━━━ Available records ━━━

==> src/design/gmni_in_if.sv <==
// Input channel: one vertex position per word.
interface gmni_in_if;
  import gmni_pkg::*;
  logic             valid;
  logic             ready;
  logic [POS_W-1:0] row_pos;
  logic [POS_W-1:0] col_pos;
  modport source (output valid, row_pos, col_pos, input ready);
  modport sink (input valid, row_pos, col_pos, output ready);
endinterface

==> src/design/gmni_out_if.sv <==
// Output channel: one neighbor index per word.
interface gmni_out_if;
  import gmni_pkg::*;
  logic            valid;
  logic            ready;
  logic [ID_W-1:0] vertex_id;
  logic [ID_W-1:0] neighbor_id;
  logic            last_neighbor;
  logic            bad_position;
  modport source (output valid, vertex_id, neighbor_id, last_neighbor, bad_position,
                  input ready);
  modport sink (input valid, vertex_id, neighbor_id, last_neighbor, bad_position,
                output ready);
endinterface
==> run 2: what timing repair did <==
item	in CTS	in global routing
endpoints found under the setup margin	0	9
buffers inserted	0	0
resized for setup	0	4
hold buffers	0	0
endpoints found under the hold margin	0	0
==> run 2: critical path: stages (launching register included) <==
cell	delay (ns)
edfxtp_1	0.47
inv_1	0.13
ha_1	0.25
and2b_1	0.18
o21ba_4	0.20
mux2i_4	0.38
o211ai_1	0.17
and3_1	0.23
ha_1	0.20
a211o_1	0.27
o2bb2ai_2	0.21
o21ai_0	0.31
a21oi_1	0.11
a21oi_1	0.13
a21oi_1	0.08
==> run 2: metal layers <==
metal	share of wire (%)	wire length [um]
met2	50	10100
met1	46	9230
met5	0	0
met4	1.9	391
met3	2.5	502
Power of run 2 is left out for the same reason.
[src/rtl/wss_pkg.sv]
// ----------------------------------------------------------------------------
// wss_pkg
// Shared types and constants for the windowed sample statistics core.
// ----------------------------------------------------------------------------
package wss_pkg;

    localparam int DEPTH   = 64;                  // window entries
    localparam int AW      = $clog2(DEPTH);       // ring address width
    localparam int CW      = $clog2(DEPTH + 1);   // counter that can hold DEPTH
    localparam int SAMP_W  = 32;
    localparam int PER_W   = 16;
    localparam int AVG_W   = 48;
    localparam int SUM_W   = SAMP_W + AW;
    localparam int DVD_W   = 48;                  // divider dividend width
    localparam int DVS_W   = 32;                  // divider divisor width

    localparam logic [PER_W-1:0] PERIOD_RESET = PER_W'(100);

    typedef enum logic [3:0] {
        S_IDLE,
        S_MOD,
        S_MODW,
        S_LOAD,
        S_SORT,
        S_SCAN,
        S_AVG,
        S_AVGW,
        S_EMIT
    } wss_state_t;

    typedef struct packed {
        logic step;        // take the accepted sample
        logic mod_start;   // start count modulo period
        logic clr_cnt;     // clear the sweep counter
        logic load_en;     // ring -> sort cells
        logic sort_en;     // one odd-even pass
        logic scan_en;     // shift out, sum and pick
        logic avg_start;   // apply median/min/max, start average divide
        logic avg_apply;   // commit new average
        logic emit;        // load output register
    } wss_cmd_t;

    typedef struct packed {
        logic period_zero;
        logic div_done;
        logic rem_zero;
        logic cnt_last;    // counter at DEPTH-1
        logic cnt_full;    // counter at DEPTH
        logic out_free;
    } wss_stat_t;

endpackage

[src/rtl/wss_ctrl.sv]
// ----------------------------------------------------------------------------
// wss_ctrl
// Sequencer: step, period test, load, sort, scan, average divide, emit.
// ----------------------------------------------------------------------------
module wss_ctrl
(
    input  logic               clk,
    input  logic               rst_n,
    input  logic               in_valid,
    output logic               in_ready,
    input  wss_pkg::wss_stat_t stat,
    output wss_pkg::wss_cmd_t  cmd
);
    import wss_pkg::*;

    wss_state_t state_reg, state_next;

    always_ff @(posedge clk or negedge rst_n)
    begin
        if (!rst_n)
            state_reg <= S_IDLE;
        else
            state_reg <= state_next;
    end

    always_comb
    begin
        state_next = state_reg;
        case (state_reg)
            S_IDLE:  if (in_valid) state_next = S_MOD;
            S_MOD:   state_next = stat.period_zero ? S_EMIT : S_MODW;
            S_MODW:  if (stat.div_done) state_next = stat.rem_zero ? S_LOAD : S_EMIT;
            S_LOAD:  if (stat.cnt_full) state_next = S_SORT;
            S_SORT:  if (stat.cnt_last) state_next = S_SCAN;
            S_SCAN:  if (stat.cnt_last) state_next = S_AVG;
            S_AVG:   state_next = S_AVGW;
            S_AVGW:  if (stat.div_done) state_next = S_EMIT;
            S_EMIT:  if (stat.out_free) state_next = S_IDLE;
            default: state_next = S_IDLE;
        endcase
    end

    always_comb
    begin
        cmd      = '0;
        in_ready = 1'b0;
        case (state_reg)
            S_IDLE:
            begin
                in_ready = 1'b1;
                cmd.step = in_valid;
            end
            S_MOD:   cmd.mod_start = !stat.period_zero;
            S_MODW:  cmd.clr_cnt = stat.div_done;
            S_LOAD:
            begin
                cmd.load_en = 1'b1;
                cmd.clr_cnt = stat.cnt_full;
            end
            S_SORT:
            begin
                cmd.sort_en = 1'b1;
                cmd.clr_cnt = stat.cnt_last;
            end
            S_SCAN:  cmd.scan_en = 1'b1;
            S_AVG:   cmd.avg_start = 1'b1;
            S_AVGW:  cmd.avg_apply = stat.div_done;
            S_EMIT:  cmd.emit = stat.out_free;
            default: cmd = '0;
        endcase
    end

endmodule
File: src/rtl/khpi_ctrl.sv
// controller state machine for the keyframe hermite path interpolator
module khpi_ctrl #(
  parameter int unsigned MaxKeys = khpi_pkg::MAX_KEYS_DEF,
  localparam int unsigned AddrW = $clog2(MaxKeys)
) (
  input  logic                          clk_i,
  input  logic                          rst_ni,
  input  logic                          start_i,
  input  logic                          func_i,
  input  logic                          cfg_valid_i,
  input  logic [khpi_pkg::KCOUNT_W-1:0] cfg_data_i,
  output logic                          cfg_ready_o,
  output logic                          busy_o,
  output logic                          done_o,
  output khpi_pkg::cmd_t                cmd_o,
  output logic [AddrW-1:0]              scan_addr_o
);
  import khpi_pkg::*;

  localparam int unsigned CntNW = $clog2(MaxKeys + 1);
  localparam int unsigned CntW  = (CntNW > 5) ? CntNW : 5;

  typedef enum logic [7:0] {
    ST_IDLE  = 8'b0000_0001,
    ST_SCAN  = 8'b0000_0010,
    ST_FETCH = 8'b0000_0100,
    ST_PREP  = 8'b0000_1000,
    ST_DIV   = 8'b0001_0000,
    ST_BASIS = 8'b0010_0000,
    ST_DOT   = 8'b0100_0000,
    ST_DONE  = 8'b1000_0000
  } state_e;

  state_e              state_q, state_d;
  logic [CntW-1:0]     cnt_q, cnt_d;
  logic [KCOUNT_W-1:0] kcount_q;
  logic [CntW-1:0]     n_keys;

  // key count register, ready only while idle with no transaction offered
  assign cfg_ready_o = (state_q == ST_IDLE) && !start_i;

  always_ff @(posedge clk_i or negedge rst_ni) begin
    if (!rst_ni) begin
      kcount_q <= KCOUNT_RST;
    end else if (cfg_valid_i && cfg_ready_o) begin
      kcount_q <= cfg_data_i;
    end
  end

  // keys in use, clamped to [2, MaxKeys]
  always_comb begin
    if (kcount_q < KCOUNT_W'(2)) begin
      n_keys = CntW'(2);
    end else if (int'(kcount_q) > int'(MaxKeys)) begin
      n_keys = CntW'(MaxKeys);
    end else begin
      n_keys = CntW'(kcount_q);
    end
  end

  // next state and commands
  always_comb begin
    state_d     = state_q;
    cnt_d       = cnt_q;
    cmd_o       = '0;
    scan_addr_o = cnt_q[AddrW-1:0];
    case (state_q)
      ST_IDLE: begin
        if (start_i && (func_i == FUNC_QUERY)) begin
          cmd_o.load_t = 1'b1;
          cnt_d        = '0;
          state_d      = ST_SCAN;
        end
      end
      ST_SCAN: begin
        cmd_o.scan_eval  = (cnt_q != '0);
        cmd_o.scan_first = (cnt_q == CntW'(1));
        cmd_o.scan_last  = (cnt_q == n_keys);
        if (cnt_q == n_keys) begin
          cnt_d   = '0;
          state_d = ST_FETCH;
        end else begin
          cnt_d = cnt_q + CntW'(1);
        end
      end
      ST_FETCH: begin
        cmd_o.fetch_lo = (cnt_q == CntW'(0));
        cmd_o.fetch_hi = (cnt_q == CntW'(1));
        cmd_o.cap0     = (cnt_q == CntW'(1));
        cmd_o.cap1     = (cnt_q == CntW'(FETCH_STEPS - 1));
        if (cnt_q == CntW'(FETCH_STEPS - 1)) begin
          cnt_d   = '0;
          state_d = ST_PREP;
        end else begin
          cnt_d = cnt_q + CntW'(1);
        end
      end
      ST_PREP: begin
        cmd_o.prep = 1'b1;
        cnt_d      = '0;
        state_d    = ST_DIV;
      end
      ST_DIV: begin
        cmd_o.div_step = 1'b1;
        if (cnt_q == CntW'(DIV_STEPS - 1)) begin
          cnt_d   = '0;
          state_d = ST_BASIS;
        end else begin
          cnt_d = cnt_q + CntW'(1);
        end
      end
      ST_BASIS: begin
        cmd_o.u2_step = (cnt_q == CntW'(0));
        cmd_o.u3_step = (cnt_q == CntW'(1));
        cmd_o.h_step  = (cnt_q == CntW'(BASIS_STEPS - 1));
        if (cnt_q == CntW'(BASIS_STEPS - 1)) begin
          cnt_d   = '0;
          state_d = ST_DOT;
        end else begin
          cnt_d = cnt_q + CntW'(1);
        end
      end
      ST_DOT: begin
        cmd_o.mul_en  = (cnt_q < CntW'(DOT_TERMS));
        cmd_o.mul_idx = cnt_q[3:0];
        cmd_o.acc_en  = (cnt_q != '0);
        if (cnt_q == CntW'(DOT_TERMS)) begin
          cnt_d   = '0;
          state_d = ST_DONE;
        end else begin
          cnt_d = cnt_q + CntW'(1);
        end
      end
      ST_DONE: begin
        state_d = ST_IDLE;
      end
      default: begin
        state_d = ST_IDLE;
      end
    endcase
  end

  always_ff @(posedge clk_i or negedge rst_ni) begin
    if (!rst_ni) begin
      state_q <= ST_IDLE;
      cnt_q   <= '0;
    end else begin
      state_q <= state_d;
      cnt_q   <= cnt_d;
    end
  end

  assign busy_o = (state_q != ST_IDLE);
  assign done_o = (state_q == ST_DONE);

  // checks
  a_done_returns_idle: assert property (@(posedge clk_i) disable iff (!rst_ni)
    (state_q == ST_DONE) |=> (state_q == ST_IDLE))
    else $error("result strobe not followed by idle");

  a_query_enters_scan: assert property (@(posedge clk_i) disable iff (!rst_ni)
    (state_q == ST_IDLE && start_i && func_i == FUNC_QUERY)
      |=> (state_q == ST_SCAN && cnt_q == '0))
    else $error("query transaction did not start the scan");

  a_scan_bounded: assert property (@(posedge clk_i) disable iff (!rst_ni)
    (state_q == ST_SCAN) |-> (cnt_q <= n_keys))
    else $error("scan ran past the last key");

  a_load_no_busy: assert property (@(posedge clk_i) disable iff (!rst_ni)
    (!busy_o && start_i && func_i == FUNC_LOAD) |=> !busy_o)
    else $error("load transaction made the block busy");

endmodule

━━━

→ Exercise objective:
A single number is the reply: the count of lines in the entries above that have the word "unsigned".

→ Result of the exercise:
4